■ **ACTIVITY**
Report each line of the entries that includes "first" by copying it.

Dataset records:
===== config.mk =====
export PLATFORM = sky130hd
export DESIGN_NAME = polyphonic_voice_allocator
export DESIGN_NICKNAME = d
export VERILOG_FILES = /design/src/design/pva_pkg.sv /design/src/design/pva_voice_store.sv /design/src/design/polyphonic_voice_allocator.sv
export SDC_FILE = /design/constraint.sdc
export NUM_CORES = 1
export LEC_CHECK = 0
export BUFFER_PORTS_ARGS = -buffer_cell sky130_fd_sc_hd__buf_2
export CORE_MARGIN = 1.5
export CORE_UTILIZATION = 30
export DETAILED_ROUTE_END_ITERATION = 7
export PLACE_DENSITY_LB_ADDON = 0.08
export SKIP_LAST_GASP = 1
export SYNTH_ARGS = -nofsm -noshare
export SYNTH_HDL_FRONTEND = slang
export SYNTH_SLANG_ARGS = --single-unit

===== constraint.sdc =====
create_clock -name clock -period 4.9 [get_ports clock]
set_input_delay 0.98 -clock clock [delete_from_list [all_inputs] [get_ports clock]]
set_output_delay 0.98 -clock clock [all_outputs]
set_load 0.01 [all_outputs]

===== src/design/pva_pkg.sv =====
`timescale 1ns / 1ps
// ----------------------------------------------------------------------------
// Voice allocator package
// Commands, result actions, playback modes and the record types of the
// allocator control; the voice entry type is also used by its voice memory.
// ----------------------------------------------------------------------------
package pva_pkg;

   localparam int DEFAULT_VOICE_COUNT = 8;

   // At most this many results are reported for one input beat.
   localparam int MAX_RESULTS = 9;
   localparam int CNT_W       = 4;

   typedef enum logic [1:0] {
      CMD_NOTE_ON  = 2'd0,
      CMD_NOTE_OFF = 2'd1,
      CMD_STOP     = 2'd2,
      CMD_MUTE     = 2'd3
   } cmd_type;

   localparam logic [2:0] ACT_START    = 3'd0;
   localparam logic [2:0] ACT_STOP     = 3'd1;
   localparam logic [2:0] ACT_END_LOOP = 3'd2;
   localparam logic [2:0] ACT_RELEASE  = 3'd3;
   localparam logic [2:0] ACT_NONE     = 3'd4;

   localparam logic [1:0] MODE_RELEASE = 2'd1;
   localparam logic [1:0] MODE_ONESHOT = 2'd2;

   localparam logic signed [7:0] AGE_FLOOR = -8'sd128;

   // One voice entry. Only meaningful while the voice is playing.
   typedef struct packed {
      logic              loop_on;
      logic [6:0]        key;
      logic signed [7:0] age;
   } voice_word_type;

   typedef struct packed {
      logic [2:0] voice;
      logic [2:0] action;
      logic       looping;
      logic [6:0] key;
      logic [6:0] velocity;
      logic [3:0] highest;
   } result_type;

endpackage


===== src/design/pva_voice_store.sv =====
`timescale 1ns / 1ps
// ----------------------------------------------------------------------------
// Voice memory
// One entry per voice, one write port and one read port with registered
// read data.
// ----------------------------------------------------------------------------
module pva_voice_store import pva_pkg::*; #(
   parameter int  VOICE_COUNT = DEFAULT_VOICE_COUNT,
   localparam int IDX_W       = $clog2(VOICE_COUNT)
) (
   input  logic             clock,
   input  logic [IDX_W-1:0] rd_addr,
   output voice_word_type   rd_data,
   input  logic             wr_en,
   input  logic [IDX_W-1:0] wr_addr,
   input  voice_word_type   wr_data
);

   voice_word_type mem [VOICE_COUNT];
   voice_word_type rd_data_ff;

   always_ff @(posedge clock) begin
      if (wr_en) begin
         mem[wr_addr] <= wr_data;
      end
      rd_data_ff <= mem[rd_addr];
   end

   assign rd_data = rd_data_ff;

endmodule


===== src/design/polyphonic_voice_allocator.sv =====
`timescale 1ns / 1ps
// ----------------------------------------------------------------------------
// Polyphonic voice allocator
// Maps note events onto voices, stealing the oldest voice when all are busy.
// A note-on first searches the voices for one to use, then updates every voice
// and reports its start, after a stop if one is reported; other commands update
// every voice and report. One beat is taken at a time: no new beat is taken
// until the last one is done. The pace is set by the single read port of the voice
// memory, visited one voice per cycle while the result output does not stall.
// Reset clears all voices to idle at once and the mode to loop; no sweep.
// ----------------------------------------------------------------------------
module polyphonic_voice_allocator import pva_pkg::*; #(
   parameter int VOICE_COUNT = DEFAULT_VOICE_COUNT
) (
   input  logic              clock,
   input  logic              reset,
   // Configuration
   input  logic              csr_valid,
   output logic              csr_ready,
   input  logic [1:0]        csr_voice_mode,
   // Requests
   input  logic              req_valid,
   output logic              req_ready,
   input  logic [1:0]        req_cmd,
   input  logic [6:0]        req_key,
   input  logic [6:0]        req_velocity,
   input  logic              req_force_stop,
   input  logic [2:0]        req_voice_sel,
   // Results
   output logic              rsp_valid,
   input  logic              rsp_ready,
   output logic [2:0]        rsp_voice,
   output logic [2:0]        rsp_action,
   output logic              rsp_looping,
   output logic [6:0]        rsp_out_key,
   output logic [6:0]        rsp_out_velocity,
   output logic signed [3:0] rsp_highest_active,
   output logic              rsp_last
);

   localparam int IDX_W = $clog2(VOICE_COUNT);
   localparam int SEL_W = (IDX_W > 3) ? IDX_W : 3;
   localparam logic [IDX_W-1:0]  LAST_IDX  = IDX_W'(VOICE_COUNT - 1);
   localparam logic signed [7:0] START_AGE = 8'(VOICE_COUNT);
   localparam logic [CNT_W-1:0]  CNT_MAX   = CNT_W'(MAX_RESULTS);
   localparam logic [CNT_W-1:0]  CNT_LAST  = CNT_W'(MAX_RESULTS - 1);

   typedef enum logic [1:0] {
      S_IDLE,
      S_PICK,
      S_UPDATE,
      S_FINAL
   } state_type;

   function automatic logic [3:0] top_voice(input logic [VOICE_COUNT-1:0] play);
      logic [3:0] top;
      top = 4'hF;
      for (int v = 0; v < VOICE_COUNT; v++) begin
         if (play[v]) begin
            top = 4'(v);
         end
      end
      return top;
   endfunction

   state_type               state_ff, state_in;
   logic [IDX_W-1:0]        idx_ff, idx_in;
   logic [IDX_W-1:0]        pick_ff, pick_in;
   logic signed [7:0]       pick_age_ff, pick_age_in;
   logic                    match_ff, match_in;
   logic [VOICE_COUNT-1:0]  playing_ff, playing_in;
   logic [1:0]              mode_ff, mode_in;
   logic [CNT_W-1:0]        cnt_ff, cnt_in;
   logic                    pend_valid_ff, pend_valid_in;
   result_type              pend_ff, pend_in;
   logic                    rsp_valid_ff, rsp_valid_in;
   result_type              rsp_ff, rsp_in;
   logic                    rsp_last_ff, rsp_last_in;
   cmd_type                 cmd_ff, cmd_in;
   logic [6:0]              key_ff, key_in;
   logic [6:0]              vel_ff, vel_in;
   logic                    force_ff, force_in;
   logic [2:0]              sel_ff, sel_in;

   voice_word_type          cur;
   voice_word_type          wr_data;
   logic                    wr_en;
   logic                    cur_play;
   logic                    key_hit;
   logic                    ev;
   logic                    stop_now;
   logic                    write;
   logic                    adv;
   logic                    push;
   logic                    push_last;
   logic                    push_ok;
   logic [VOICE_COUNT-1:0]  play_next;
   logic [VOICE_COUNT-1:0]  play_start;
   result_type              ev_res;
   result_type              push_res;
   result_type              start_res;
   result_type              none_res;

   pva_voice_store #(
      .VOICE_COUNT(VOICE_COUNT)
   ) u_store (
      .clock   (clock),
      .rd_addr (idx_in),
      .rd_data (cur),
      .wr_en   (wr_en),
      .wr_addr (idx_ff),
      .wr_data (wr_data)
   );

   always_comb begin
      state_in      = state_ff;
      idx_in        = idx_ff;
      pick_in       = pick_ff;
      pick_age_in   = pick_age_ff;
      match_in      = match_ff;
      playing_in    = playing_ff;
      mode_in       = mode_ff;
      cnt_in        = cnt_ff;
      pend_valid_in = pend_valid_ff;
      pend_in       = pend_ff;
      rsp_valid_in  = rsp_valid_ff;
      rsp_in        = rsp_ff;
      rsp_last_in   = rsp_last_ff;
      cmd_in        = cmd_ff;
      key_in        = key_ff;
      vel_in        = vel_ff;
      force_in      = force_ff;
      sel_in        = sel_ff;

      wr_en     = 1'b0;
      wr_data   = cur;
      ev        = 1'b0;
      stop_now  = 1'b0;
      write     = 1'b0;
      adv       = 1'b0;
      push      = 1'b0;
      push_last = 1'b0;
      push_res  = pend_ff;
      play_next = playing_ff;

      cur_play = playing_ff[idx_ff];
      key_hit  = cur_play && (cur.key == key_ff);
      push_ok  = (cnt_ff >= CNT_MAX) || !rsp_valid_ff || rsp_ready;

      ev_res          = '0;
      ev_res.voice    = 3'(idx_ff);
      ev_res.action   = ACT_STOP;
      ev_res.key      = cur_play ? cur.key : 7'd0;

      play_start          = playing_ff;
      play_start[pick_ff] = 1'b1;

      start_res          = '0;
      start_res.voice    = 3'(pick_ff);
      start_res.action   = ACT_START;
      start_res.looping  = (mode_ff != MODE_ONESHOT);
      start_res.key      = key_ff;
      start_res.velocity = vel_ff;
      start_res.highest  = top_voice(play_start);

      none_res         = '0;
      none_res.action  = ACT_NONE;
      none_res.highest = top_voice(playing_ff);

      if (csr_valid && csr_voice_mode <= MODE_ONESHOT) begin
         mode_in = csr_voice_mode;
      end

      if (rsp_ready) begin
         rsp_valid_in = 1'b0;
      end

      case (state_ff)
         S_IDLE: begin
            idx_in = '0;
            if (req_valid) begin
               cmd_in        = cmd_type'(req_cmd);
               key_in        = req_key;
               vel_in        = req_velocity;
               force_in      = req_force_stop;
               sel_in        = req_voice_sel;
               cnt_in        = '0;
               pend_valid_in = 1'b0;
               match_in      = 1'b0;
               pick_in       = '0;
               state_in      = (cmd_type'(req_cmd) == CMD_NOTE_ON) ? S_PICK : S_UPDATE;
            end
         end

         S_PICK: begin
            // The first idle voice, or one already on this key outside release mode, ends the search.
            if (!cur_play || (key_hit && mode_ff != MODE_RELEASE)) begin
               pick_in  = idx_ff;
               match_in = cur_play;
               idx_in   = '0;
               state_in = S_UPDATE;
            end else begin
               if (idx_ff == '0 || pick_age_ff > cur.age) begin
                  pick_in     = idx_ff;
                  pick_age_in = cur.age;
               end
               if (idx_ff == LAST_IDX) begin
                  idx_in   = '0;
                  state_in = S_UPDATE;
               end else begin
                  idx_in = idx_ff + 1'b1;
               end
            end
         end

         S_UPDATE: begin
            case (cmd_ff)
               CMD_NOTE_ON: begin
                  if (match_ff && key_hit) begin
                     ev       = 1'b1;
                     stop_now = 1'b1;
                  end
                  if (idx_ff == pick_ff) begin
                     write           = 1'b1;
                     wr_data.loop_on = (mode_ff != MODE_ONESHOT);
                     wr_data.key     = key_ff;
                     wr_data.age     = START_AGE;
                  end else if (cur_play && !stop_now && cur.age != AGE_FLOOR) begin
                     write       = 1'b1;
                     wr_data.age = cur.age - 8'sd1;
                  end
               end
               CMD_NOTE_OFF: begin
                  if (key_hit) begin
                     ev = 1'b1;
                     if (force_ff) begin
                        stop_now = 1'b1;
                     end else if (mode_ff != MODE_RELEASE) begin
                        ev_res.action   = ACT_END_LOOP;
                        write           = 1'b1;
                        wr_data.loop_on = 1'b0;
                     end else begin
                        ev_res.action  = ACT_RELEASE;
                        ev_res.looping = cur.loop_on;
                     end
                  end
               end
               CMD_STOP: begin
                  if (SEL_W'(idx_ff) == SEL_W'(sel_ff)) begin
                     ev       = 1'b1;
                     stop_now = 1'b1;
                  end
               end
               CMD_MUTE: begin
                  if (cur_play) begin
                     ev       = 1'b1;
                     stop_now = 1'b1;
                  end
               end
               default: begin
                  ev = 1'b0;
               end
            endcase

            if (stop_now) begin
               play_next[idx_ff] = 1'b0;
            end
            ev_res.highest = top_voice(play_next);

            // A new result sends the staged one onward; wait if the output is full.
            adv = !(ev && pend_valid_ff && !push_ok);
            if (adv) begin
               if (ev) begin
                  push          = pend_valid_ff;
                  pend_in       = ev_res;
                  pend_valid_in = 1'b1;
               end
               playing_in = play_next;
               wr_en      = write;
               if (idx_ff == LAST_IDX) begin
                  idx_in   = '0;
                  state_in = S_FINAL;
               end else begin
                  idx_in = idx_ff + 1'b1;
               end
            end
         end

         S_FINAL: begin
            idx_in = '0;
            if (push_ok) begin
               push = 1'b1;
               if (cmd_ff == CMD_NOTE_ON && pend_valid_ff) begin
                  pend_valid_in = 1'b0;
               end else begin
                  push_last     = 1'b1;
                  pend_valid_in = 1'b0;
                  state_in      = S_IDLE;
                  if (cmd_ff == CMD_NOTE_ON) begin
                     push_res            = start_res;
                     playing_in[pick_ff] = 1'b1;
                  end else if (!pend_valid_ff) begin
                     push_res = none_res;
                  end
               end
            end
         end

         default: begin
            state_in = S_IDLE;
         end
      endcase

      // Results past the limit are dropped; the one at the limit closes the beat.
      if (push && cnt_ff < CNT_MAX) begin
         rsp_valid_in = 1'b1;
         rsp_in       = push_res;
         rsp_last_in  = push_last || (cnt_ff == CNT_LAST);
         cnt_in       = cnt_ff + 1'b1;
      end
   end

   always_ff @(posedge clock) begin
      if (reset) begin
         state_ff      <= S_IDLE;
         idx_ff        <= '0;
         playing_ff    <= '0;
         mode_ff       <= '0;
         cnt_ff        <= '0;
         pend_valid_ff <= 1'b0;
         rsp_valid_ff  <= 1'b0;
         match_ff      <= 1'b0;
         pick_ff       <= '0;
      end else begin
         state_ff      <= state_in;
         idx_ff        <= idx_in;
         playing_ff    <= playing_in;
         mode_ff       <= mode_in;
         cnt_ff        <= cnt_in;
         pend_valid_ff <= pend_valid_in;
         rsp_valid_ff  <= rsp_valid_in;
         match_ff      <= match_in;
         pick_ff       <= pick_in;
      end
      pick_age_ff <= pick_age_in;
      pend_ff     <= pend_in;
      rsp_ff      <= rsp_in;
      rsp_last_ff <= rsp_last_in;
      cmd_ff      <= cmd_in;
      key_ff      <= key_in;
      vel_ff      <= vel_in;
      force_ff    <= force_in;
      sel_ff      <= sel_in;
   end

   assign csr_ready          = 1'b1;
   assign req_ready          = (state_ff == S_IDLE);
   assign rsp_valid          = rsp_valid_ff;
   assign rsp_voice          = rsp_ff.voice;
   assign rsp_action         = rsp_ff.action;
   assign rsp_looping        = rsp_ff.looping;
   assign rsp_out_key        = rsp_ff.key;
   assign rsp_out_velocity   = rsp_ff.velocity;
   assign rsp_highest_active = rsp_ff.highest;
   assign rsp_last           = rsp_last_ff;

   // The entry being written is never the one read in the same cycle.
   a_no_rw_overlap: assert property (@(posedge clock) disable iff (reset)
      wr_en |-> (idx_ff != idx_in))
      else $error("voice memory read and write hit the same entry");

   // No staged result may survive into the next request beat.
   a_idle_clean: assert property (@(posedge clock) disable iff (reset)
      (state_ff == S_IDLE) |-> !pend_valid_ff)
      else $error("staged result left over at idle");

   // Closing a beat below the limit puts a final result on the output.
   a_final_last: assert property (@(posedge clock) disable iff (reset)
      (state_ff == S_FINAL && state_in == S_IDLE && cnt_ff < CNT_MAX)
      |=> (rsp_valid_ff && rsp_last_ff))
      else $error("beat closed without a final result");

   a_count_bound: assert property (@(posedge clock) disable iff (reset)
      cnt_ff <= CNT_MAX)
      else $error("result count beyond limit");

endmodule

■ **SOLUTION TO THE PROBLEM**
// A note-on first searches the voices for one to use, then updates every voice
            // The first idle voice, or one already on this key outside release mode, ends the search.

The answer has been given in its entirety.